Lu Yin kendini hayallerinde kaybetmişti ve bu işe yaramazdı. Daha dikkatli olması gerekiyordu.
Beş milyon yıldız özü. Bu yeni keşfedilen zenginliği en iyi şekilde nasıl kullanabilirdi? Lu Yin, attığı her adıma rüzgarın eşlik etmesiyle havada yürüyormuş gibi hissetti. Şu anda çok zengindi. Gerçekten fazla zengindi.
Sadece bir karşı saldırı, sınırın geçici olarak huzura kavuşmasına olanak tanımıştı. Teknokrasinin tarafı sayısız android ve ateşli silahla güçlendirilmişti, ancak niyetleri işgali yeniden başlatmak değildi. Hepsi oraya Teknokrasinin savunmasını güçlendirmek için gönderilmişti.

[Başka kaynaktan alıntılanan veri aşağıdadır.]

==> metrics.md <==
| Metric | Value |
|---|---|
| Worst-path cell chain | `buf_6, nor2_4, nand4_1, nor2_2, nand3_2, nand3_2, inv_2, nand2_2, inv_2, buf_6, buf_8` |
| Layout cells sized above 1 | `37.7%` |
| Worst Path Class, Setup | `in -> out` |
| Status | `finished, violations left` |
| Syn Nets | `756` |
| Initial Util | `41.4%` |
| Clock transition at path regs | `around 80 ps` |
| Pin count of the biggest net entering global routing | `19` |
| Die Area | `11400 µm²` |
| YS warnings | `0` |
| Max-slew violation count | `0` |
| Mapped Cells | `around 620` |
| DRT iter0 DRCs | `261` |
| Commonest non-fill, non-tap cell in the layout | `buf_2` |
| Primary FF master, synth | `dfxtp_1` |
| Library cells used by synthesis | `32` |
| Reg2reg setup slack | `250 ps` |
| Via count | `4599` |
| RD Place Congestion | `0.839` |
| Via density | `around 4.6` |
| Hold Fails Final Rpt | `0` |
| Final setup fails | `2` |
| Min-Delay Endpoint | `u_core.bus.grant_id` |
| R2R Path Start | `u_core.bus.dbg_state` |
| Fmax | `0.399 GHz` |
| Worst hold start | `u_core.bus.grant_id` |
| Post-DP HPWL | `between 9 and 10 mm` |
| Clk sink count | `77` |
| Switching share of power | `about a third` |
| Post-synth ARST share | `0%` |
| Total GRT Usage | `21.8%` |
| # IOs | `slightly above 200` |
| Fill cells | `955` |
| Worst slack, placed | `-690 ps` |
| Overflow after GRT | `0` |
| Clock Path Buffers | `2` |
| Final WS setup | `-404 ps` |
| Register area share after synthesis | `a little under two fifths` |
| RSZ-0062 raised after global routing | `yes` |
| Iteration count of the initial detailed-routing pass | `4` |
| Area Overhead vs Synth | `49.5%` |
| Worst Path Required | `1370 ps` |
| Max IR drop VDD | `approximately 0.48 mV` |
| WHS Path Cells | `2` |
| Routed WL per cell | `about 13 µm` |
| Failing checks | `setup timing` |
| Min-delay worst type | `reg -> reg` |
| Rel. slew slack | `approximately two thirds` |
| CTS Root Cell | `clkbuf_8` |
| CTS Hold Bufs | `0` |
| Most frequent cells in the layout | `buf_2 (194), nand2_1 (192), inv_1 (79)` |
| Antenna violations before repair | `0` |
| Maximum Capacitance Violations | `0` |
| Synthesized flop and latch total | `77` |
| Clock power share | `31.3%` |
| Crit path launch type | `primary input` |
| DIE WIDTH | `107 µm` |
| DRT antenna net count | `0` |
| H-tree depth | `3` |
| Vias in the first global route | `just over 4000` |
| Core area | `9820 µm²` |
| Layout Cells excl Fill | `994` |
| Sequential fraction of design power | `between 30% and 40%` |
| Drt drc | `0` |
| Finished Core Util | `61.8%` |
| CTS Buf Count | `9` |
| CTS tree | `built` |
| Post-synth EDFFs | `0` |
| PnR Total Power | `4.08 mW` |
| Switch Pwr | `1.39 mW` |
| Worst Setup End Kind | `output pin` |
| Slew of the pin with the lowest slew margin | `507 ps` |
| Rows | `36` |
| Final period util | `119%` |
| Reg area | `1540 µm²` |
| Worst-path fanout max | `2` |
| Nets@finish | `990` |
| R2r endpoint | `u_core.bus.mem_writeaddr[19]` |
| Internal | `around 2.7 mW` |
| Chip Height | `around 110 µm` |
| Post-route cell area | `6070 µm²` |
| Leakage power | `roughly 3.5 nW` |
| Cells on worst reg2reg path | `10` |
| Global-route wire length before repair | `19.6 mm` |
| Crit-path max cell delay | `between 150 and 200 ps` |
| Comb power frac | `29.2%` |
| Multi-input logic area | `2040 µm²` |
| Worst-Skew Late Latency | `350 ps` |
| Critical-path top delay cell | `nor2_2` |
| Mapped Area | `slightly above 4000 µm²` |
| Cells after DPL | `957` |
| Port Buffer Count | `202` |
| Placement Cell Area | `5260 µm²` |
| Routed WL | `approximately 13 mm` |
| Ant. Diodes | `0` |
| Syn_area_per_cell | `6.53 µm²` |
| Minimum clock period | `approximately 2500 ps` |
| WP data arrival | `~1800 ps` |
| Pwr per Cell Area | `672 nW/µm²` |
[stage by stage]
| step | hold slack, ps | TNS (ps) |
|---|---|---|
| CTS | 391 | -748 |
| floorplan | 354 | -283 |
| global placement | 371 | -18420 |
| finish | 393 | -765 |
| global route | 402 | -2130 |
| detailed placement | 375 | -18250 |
[config.mk]
export PLATFORM = sky130hd
export DESIGN_NAME = mac_tile_dual
export DESIGN_NICKNAME = d
export VERILOG_FILES = /design/src/rtl/mac_tile_dual.sv
export SDC_FILE = /design/constraint.sdc
export NUM_CORES = 1
export LEC_CHECK = 0
export ABC_AREA = 1
export CAP_MARGIN = 20
export CELL_PAD_IN_SITES_DETAIL_PLACEMENT = 2
export CELL_PAD_IN_SITES_GLOBAL_PLACEMENT = 2
export CORE_ASPECT_RATIO = 1.1
export CORE_MARGIN = 2
export CORE_UTILIZATION = 34
export DETAILED_ROUTE_END_ITERATION = 10
export PLACE_DENSITY_LB_ADDON = 0.1
export SKIP_CTS_REPAIR_TIMING = 1
export SYNTH_ARGS = -nofsm -noshare
export SYNTH_HDL_FRONTEND = slang
export SYNTH_SLANG_ARGS = --single-unit
export TNS_END_PERCENT = 1
[constraint.sdc]
create_clock -name clk -period 8.7 [get_ports clk]
set_input_delay 2.61 -clock clk [delete_from_list [all_inputs] [get_ports clk]]
set_output_delay 2.61 -clock clk [all_outputs]
set_load 0.02 [all_outputs]
**config.mk**
```make
export PLATFORM = sky130hd
export DESIGN_NAME = alu_logic_issue
export DESIGN_NICKNAME = d
export VERILOG_FILES = /design/src/rtl/alu_logic_issue.sv
export SDC_FILE = /design/constraint.sdc
export NUM_CORES = 1
export LEC_CHECK = 0
export CAP_MARGIN = 30
export CORE_MARGIN = 5
export CORE_UTILIZATION = 47
export DETAILED_ROUTE_END_ITERATION = 8
export GPL_TIMING_DRIVEN = 0
export HOLD_SLACK_MARGIN = 0.1
export PLACE_DENSITY_LB_ADDON = 0.25
export SYNTH_ARGS = -nofsm -noshare
export SYNTH_HDL_FRONTEND = slang
export SYNTH_SLANG_ARGS = --single-unit
```
**constraint.sdc**
```tcl
create_clock -name clk -period 2.25 [get_ports clk]
set_input_delay 0.675 -clock clk [delete_from_list [all_inputs] [get_ports clk]]
set_output_delay 0.675 -clock clk [all_outputs]
set_load 0.02 [all_outputs]
```
**src/rtl/alu_logic_issue.sv**
```systemverilog
// Command queue feeding an external logic unit (AND/OR).
// One registered result slot with valid/ready handshake on both sides.
module alu_logic_issue #(
  parameter int DEPTH = 4
) (
  input  logic                   clk,
  input  logic                   rst,
  input  logic                   in_valid,
  output logic                   in_ready,
  input  logic [3:0]             in_a,
  input  logic [3:0]             in_b,
  input  logic [1:0]             in_opcode,
  output logic [3:0]             lu_a,
  output logic [3:0]             lu_b,
  output logic [1:0]             lu_opcode,
  input  logic [3:0]             lu_y,
  output logic                   out_valid,
  input  logic                   out_ready,
  output logic [3:0]             out_y,
  output logic                   out_zero,
  output logic                   out_err,
  output logic [$clog2(DEPTH):0] count
);

  localparam int AW = $clog2(DEPTH);
  localparam int CW = AW + 1;
  localparam logic [CW-1:0] FULL = CW'(DEPTH);

  typedef struct packed {
    logic [3:0] a;
    logic [3:0] b;
    logic [1:0] op;
  } cmd_t;

  cmd_t          mem [DEPTH];
  cmd_t          head;
  logic [AW-1:0] wr_ptr;
  logic [AW-1:0] rd_ptr;
  logic          empty;
  logic          push;
  logic          issue;

  assign empty    = (count == '0);
  assign in_ready = (count < FULL);
  assign push     = in_valid && in_ready;
  assign issue    = !empty && (!out_valid || out_ready);
  assign head     = mem[rd_ptr];

  // Head is masked while empty so stale storage never leaks out.
  always_comb begin
    lu_a      = '0;
    lu_b      = '0;
    lu_opcode = '0;
    if (!empty) begin
      lu_a      = head.a;
      lu_b      = head.b;
      lu_opcode = head.op;
    end
  end

  always_ff @(posedge clk) begin
    if (push) begin
      mem[wr_ptr] <= '{a: in_a, b: in_b, op: in_opcode};
    end
  end

  always_ff @(posedge clk) begin
    if (rst) begin
      wr_ptr <= '0;
      rd_ptr <= '0;
      count  <= '0;
    end else begin
      if (push) begin
        wr_ptr <= wr_ptr + AW'(1);
      end
      if (issue) begin
        rd_ptr <= rd_ptr + AW'(1);
      end
      unique case ({push, issue})
        2'b10:   count <= count + CW'(1);
        2'b01:   count <= count - CW'(1);
        default: count <= count;
      endcase
    end
  end

  always_ff @(posedge clk) begin
    if (rst) begin
      out_valid <= 1'b0;
      out_y     <= '0;
      out_zero  <= 1'b0;
      out_err   <= 1'b0;
    end else if (issue) begin
      out_valid <= 1'b1;
      if (head.op[1]) begin
        out_y    <= lu_y;
        out_zero <= (lu_y == 4'b0000);
        out_err  <= 1'b0;
      end else begin
        out_y    <= '0;
        out_zero <= 1'b1;
        out_err  <= 1'b1;
      end
    end else if (out_valid && out_ready) begin
      out_valid <= 1'b0;
    end
  end

endmodule
```
Word-level counts from Yosys, hierarchy flattened
Memory sizes are Yosys's and may differ from the RTL's. A register that Yosys moved wholly into a read port is not among the register bits.
Index checks and enable logic that the tools add are counted.

cells by class
  $add $sub $neg = 4
  multipliers = 0
  div/mod/pow operators = 0
  magnitude comparators = 1
  equality and inequality tests = 2
  shifts and indexed selects = 0
  mux-type cells = 13
  bitwise logic cells = 0
  reduce and logical (&&, ||, !) cells = 10

operator list
  kind                 number
  $mux 4               3
  $mux 1               6
  $mux 2               3
  $pmux 3 s2           1
  $add 2x1->2 const B  2
  $logic_not 4->1      1
  $reduce_bool 2->1    2
  $add 3x1->3 const B  1
  $logic_and 1x1->1    3
  $logic_not 3->1      1
  $lt 3x3->1 const B   1
  $sub 3x1->3 const B  1
  $eq 2x1->1 const B   1
  $eq 2x2->1 const B   1
  $logic_not 1->1      2
  $logic_or 1x1->1     1

storage, ports and cells
  bits in registers = 14
  latch bits = 0
  memory bits (writable) = 40
  ROM bits = 0
  bits of input ports = 18
  memories = 1

memories
  memory  depth  bits a word  rd ports  clocked after memory_dff  wr ports  line  text
  mem     4      10           1         1                         1         35    cmd_t mem [DEPTH];

Longest topological paths before layout
  depth in word-level cells = 5
  gate-level depth with buffers = 9
  depth with buffers taken out = 8

Least setup slack after synthesis
No wires, ideal clock.

  path type = input-to-reg
  start point = input out_ready
  end point = register count[2]
  library setup time = 0.071 ns
  arrival time = 2.192 ns
  slack = -0.013 ns
  stages on the path = 8
  cell sequence = nor2b_1 -> nor2_1 -> ha_1 -> inv_1 -> fa_1 -> xor2_1 -> or3_1 -> a21oi_1

on the way
  cells in the longest elaborated chain, start to end = 4

ends and longest elaborated chain
  element                                                 line  text
  start: declaration                                      18    input logic out_ready,
  $logic_or 1x1->1 (*)                                    46    assign issue = !empty && (!out_valid || out_ready);
  $logic_and 1x1->1 (*)                                   46
  via issue                                               41    logic issue;
  $eq 2x1->1 / $eq 2x2->1 (equally long branches)         79    unique case ({push, issue})
  $pmux 3 s2 / $reduce_bool 2->1 (equally long branches)  -
  end signal: assignment                                  80    2'b10: count <= count + CW'(1);
  end signal: assignment                                  81    2'b01: count <= count - CW'(1);
  end signal: assignment                                  82    default: count <= count;
  end: declaration                                        22    output logic [$clog2(DEPTH):0] count

Mark *: on every way through the listed nets, which the timed path passes. The rest lies on a longest branch.
A chain may end at the register's enable or synchronous reset.

==> results.yml <==
run_status:
  outcome: "finished with violations"
  violations: "negative setup slack"
worst_setup_path:
  arrival_ps: 1620
  required_ps: 1570
  setup.worst_path.start_class: "flip-flop"
  crit_type: "flip-flop to output port"
  r2r_start: "count[2]"
  cp_slowest_stage_delay_ps: 510
  critPathCaptureType: "output port"
  crit_slowest_cell: "mux4_2"
  cp_max_fo: 5
  crit_chain: "buf_8, mux4_2, and2_4, buf_6"
synth:
  synth_warnings: 0
  synth_top_area_frac: 0.5243
  synth-edff-count: 40
  synth.cell_area_mm2: 0.002291
  seq_area_frac_synth: 0.6641
  synth_top_family_by_area: "multiplexers"
  synth-simple-area-share: 0.08356
  synthAdderAreaFrac: 0.03605
  netlist_top_cells_area: "edfxtp_1, dfxtp_1, mux4_1, and2_1, ha_1"
  synth-seq-cells: 56
  yosysTopAreaCell: "edfxtp_1"
  synth_flop_cell: "edfxtp_1"
  synth_cell_types: 30
  synth_xor_area_frac: 0.01147
  synth_nets: 170
  synthMuxAreaShare: 0.1174
  synth_compound_gate_area_share: 0.05680
  avgSynthCellArea_um2: 15.69
  synth_cells: 146
  async_flop_share: 0
route:
  first_iter_violations: 110
  wl_um: 4416
  ant_nets: 0
  viasPerCell: 5.233
  vias: 1371
  wire_per_inst_um: 16.85
  drc: 0
  dr.pass1.iters: 4
die:
  dieHeight_um: 79.82
  io_pins: 39
  core_mm2: 0.004723
  die_w_um: 79.82
  rows: 25
  initial_core_util: 0.4850
  dieArea_mm2: 0.006370
sta:
  fin_ws_ps: -46.26
  whs_ps: 483.5
  post-route-period-util: 1.021
  fmax_ghz: 0.4355
  slew_headroom: 0.6293
  finalSetupTns_ps: -246.5
  setup_violations: 10
  rsz0062_at_grt: "yes"
  fin_worst_skew_ps: 3.200
  hold_violations: 0
  layout_min_cycle_time_ps: 2296
  slew_viol_final: 0
  worst_slew_pin_slew_ps: 556.1
power_and_ir_drop:
  powerDensity_mw_per_mm2: 1311
  leakagePower_nw: 1.018
  irDropWorstVdd_mv: 0.7431
  power.total_w: 0.003850
clock_tree:
  clk_pin_slew_worst_paths_ps: 90
  htreeDepth: 2
  root_buffer: "clkbuf_8"
  clockBufferDepth: 2
  numCtsBuffers: 5
  cts_tree: "built"
  clock_sinks: 56
  postCtsHoldBufs: 0
  insertion_delay_ps: 300
layout:
  multiInputGateArea_um2: 720.7
  final_core_utilization: 0.6217
  final_common_cell: "edfxtp_1"
  drive_gt1_frac: 0.3026
  area_growth_pct: 28.18
  most-common-layout-cells: "edfxtp_1, clkdlybuf4s50_1, dfxtp_1"
  seqCellArea_mm2: 0.001523
  finalNetCount: 218
  fillers: 358
  diodes: 0
job:
  drv_cap: 0
place:
  portBuffers: 37
  dp_hpwl_um: 2917
  gp_congestion: 0.7747
global_routing:
  grt_max_degree: 18
  grt_pass1_vias: 1483
  grt_first_pass_wirelength_um: 7396
  track_usage: 0.1548
  antenna_found_initial: 0
  grt_overflow: 0
min_path:
  hp-class: "flip-flop to flip-flop"
  min-delay-start: "out_y[2]"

Altıncı Anakara'nın istilası nedeniyle Dış Evren'in güç merkezlerinin çoğunluğu sınırda toplanmıştı ve Teknokrasi'nin odaklanmış bir istilaya karşı koyamayacağı kadar yeterli sayıda vardı. Bu özellikle Yuan Shi'nin varlığı nedeniyle doğruydu ve Teknokrasinin paniğe kapılmasına neden olmuştu.
Sınırdaki güçler Lu Yin'in zehirleriyle birleşerek Teknokrasiyi işgalcilerin konumundan uzaklaştırıp savunucu olmaya zorlamıştı.